What is required
In the records below, find every line with the word "else" and copy it.

[Collected data entries]
File: config.mk
export PLATFORM = sky130hd
export DESIGN_NAME = chf_prerot
export DESIGN_NICKNAME = d
export VERILOG_FILES = /design/src/rtl/core/chf_pkg.sv /design/src/rtl/core/chf_prerot.sv
export SDC_FILE = /design/constraint.sdc
export NUM_CORES = 1
export LEC_CHECK = 0
export CELL_PAD_IN_SITES_DETAIL_PLACEMENT = 0
export CELL_PAD_IN_SITES_GLOBAL_PLACEMENT = 1
export CORE_ASPECT_RATIO = 1.25
export CORE_MARGIN = 3
export CORE_UTILIZATION = 30
export CTS_BUF_LIST = sky130_fd_sc_hd__clkbuf_4
export DETAILED_ROUTE_END_ITERATION = 6
export DONT_BUFFER_PORTS = 1
export GPL_TIMING_DRIVEN = 0
export PLACE_DENSITY = 0.56
export SYNTH_ARGS = -nofsm -noshare
export SYNTH_HDL_FRONTEND = slang
export SYNTH_SLANG_ARGS = --single-unit
File: constraint.sdc
create_clock -name clk -period 2.7 [get_ports clk]
set_input_delay 0.135 -clock clk [delete_from_list [all_inputs] [get_ports clk]]
set_output_delay 0.135 -clock clk [all_outputs]
set_load 0.02 [all_outputs]
File: src/rtl/core/chf_pkg.sv
// ----------------------------------------------------------------------------
// chf_pkg
// Types, constants and the arctangent table shared by the heading pipeline.
// ----------------------------------------------------------------------------
`timescale 1ns / 1ps

package chf_pkg;

	// coordinate width: 16-bit reading scaled by 2^24, plus CORDIC gain headroom
	localparam int CW = 45;
	// angle accumulator width, units of 2^-16 centidegree
	localparam int ZW = 32;
	localparam int ATAN_LEN = 24;
	localparam int FRAC_BITS = 16;
	localparam int SCALE_BITS = 24;

	localparam logic signed [ZW-1:0] QUARTER_UNITS = 32'sd589824000; // 90.00 deg
	localparam logic signed [ZW-1:0] ROUND_HALF = 32'sd32768;
	localparam logic signed [16:0] CENTIDEG_HALF = 17'sd18000;
	localparam logic signed [16:0] CENTIDEG_FULL = 17'sd36000;
	localparam logic [15:0] HEADING_NO_FIELD = 16'd18000;

	typedef struct packed {
		logic                 no_field;
		logic signed [CW-1:0] x;
		logic signed [CW-1:0] y;
		logic signed [ZW-1:0] z;
	} cordic_t;

	// atan(2^-i) in 2^-16 centidegree units, rounded to nearest
	function automatic logic signed [ZW-1:0] atan_units(input int idx);
		logic signed [ZW-1:0] v;
		unique case (idx)
			0:  v = 32'sd294912000;
			1:  v = 32'sd174096719;
			2:  v = 32'sd91987925;
			3:  v = 32'sd46694507;
			4:  v = 32'sd23437865;
			5:  v = 32'sd11730358;
			6:  v = 32'sd5866610;
			7:  v = 32'sd2933484;
			8:  v = 32'sd1466764;
			9:  v = 32'sd733385;
			10: v = 32'sd366693;
			11: v = 32'sd183346;
			12: v = 32'sd91673;
			13: v = 32'sd45837;
			14: v = 32'sd22918;
			15: v = 32'sd11459;
			16: v = 32'sd5730;
			17: v = 32'sd2865;
			18: v = 32'sd1432;
			19: v = 32'sd716;
			20: v = 32'sd358;
			21: v = 32'sd179;
			22: v = 32'sd90;
			23: v = 32'sd45;
			default: v = '0;
		endcase
		return v;
	endfunction

endpackage

File: src/rtl/core/chf_prerot.sv
// ----------------------------------------------------------------------------
// chf_prerot
// Entry stage: scales the readings, folds the left half-plane into the right
// half-plane and registers the starting vector.
// ----------------------------------------------------------------------------
`timescale 1ns / 1ps

module chf_prerot (
	input  logic               clk,
	input  logic               arst_n,
	input  logic               in_vld,
	output logic               in_rdy,
	input  logic signed [15:0] x_field,
	input  logic signed [15:0] y_field,
	output logic               out_vld,
	input  logic               out_rdy,
	output chf_pkg::cordic_t   out_data
);

	logic             vld_s1;
	chf_pkg::cordic_t data_s1;
	chf_pkg::cordic_t nxt;
	logic             adv;
	logic signed [chf_pkg::CW-1:0] xs;
	logic signed [chf_pkg::CW-1:0] ys;

	assign adv    = !vld_s1 || out_rdy;
	assign in_rdy = adv;

	assign xs = {{(chf_pkg::CW-16-chf_pkg::SCALE_BITS){x_field[15]}}, x_field,
		{chf_pkg::SCALE_BITS{1'b0}}};
	assign ys = {{(chf_pkg::CW-16-chf_pkg::SCALE_BITS){y_field[15]}}, y_field,
		{chf_pkg::SCALE_BITS{1'b0}}};

	always_comb begin
		nxt.no_field = (x_field == 16'sd0) && (y_field == 16'sd0);
		if (x_field[15]) begin
			if (!y_field[15]) begin
				// rotate by -90 deg
				nxt.x = ys;
				nxt.y = -xs;
				nxt.z = chf_pkg::QUARTER_UNITS;
			end else begin
				// rotate by +90 deg
				nxt.x = -ys;
				nxt.y = xs;
				nxt.z = -chf_pkg::QUARTER_UNITS;
			end
		end else begin
			nxt.x = xs;
			nxt.y = ys;
			nxt.z = '0;
		end
	end

	always_ff @(posedge clk or negedge arst_n) begin
		if (!arst_n) begin
			vld_s1 <= 1'b0;
		end else if (adv) begin
			vld_s1 <= in_vld;
		end
	end

	always_ff @(posedge clk) begin
		if (adv && in_vld) begin
			data_s1 <= nxt;
		end
	end

	assign out_vld  = vld_s1;
	assign out_data = data_s1;

endmodule

==> flow_results.xml <==
<?xml version="1.0" encoding="UTF-8"?>
<metrics>
  <group name="finish">
    <metric name="diodes" unit="">0</metric>
    <metric name="share_of_post_route_cells_with_drive_strength_above_1" unit="%">24.6</metric>
    <metric name="n_fill_cell" unit="">1006</metric>
    <metric name="num-nets-final" unit="">433</metric>
    <metric name="fin_util" unit="%">38.4</metric>
    <metric name="final_cell_count_no_fill" unit="">521</metric>
    <metric name="syn2layout_area_growth" unit="%">24.2</metric>
    <metric name="layout.cell_area.non_filler" unit="µm²">3730</metric>
  </group>
  <group name="critical_path">
    <metric name="timing.critical_path.slowest_stage_cell" unit="">nor4b_1</metric>
    <metric name="worstPathBufferInverterCount" unit="">1</metric>
    <metric name="worst_ep_required_time" unit="ns">2.83</metric>
    <metric name="cp_num_cells" unit="">6</metric>
    <metric name="worst_r2r_path_depth" unit="">3</metric>
    <metric name="worstPathCellList" unit="">inv_1 &gt; ha_1 &gt; nor4b_1 &gt; a41oi_1 &gt; xnor2_1 &gt; a21oi_1</metric>
    <metric name="worst_path_dominant_cell_family" unit="">simple AND/OR/NAND/NOR gates</metric>
    <metric name="timing_worst_setup_path_type" unit="">in2reg</metric>
    <metric name="critPathLaunchType" unit="">primary input</metric>
    <metric name="crit_path_max_fanout" unit="">6</metric>
    <metric name="worst_ep_arrival_time" unit="ns">1.92</metric>
    <metric name="worst_setup_path_end_kind" unit="">flip-flop</metric>
    <metric name="cpPeakStageDelay" unit="ns">0.94</metric>
  </group>
  <group name="grt">
    <metric name="grt.overflow.total" unit="">0</metric>
    <metric name="grt_util_all_layers" unit="%">14.2</metric>
    <metric name="grt_first_pass_wirelength" unit="µm">12100</metric>
    <metric name="number_of_global_route_vias_before_repair" unit="">2214</metric>
    <metric name="antenna_found_initial" unit="">0</metric>
    <metric name="grt_start_max_net_pins" unit="">30</metric>
  </group>
  <group name="power">
    <metric name="power.density" unit="nW/µm²">461</metric>
    <metric name="ir_drop" unit="mV">0.179</metric>
    <metric name="cellLeakagePower" unit="nW">1.63</metric>
  </group>
  <group name="placed_design">
    <metric name="detailedPlacementHpwl" unit="µm">5960</metric>
    <metric name="numPortBuffers" unit="">0</metric>
    <metric name="finalWeightedCongestion" unit="">0.844</metric>
    <metric name="dp_slack" unit="ns">0.488</metric>
    <metric name="post_place_cell_area" unit="µm²">3450</metric>
    <metric name="place_inst" unit="">493</metric>
  </group>
  <group name="detailed_routing">
    <metric name="drt.antenna.violating_nets" unit="">0</metric>
    <metric name="first_iter_violations" unit="">90</metric>
    <metric name="detail_route.wirelength.met1" unit="µm">3030</metric>
    <metric name="wirelength" unit="µm">7950</metric>
    <metric name="detail_route.drc_violations" unit="">0</metric>
    <metric name="detail_route.vias_per_cell" unit="">4.15</metric>
    <metric name="drtPass1Iterations" unit="">4</metric>
    <metric name="routed_wire_length_per_instance" unit="µm">15.3</metric>
    <metric name="topRoutingLayerUsed" unit="">met4</metric>
    <metric name="wire_length_on_met2" unit="µm">3990</metric>
    <metric name="num_vias" unit="">2163</metric>
    <metric name="routed_wl_met3" unit="µm">805</metric>
  </group>
  <group name="logic_synthesis">
    <metric name="postSynthCellCount" unit="">295</metric>
    <metric name="synth.yosys.seq_area_share" unit="%">45.8</metric>
    <metric name="synthDistinctLibCells" unit="">39</metric>
    <metric name="syn-cell-area" unit="µm²">3000</metric>
    <metric name="yosys.cell_count.top_type" unit="">buf_4</metric>
    <metric name="yosysWarnings" unit="">0</metric>
    <metric name="netlist_top_cells_area" unit="">edfxtp_1, buf_4, a21oi_1, nor2_1, xor2_1</metric>
    <metric name="number_of_flip_flops_and_latches_in_the_synthesized_netlist" unit="">46</metric>
    <metric name="async_flop_share" unit="%">2.17</metric>
    <metric name="synth_top_area_share" unit="%">45.0</metric>
    <metric name="synth_edf_count" unit="">45</metric>
    <metric name="synth_flop_cell" unit="">edfxtp_1</metric>
    <metric name="average_cell_area_after_synthesis" unit="µm²">10.2</metric>
    <metric name="post-synth-top-area-cell" unit="">edfxtp_1</metric>
    <metric name="ys_top_cells_by_count" unit="">buf_4, edfxtp_1, nor2_1, a21oi_1, clkbuf_1</metric>
  </group>
  <group name="die">
    <metric name="die_w" unit="µm">95.5</metric>
    <metric name="starting_density_of_the_core" unit="%">30.9</metric>
    <metric name="core_area" unit="µm²">9710</metric>
    <metric name="dieArea" unit="µm²">11300</metric>
    <metric name="num_rows" unit="">40</metric>
    <metric name="chipHeight" unit="µm">118</metric>
    <metric name="count_of_pins_on_the_block_boundary" unit="">161</metric>
  </group>
  <group name="clocking">
    <metric name="h-tree-depth" unit="">2</metric>
    <metric name="clock_insertion_delay_worst_skew" unit="ns">0.38</metric>
    <metric name="clock_root_cell" unit="">clkbuf_4</metric>
    <metric name="clk_pin_slew_worst_paths" unit="ns">0.14</metric>
    <metric name="count_of_hold_fix_buffers_inserted_at_cts" unit="">21</metric>
    <metric name="cts_max_path_buffers" unit="">2</metric>
    <metric name="post_cts_setup_repair_bufs" unit="">0</metric>
    <metric name="tritoncts_clock_tree" unit="">yes</metric>
    <metric name="cts_sinks" unit="">46</metric>
    <metric name="post_cts.resized_instances" unit="">0</metric>
    <metric name="numCtsBuffers" unit="">5</metric>
  </group>
  <group name="sta">
    <metric name="timing.fmax" unit="MHz">560</metric>
    <metric name="timing.final.crit_period" unit="ns">1.79</metric>
    <metric name="final_max_slew_viol_count" unit="">0</metric>
    <metric name="fin_worst_hold_slack" unit="ns">-0.000353</metric>
    <metric name="postLayoutSetupSlackWorst" unit="ns">0.913</metric>
    <metric name="finalSetupViolCount" unit="">0</metric>
    <metric name="timing_worst_slew_pin_value" unit="ns">1.17</metric>
    <metric name="fin_crit_sh" unit="%">66.2</metric>
    <metric name="timing.slew.headroom" unit="%">20.9</metric>
    <metric name="grt_setup_unrepaired" unit="">false</metric>
    <metric name="timing.final.hold_violations" unit="">1</metric>
    <metric name="fin_skew" unit="ns">0.0251</metric>
  </group>
  <group name="hold_path">
    <metric name="min_path_cells" unit="">2</metric>
    <metric name="hold_class" unit="">in2reg</metric>
  </group>
  <group name="run_status">
    <metric name="outcome" unit="">finished with violations</metric>
    <metric name="failed_checks" unit="">negative hold slack</metric>
  </group>
  <group name="job">
    <metric name="max_cap_violations" unit="">0</metric>
  </group>
</metrics>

Result
			end else begin
		end else begin
		end else if (adv) begin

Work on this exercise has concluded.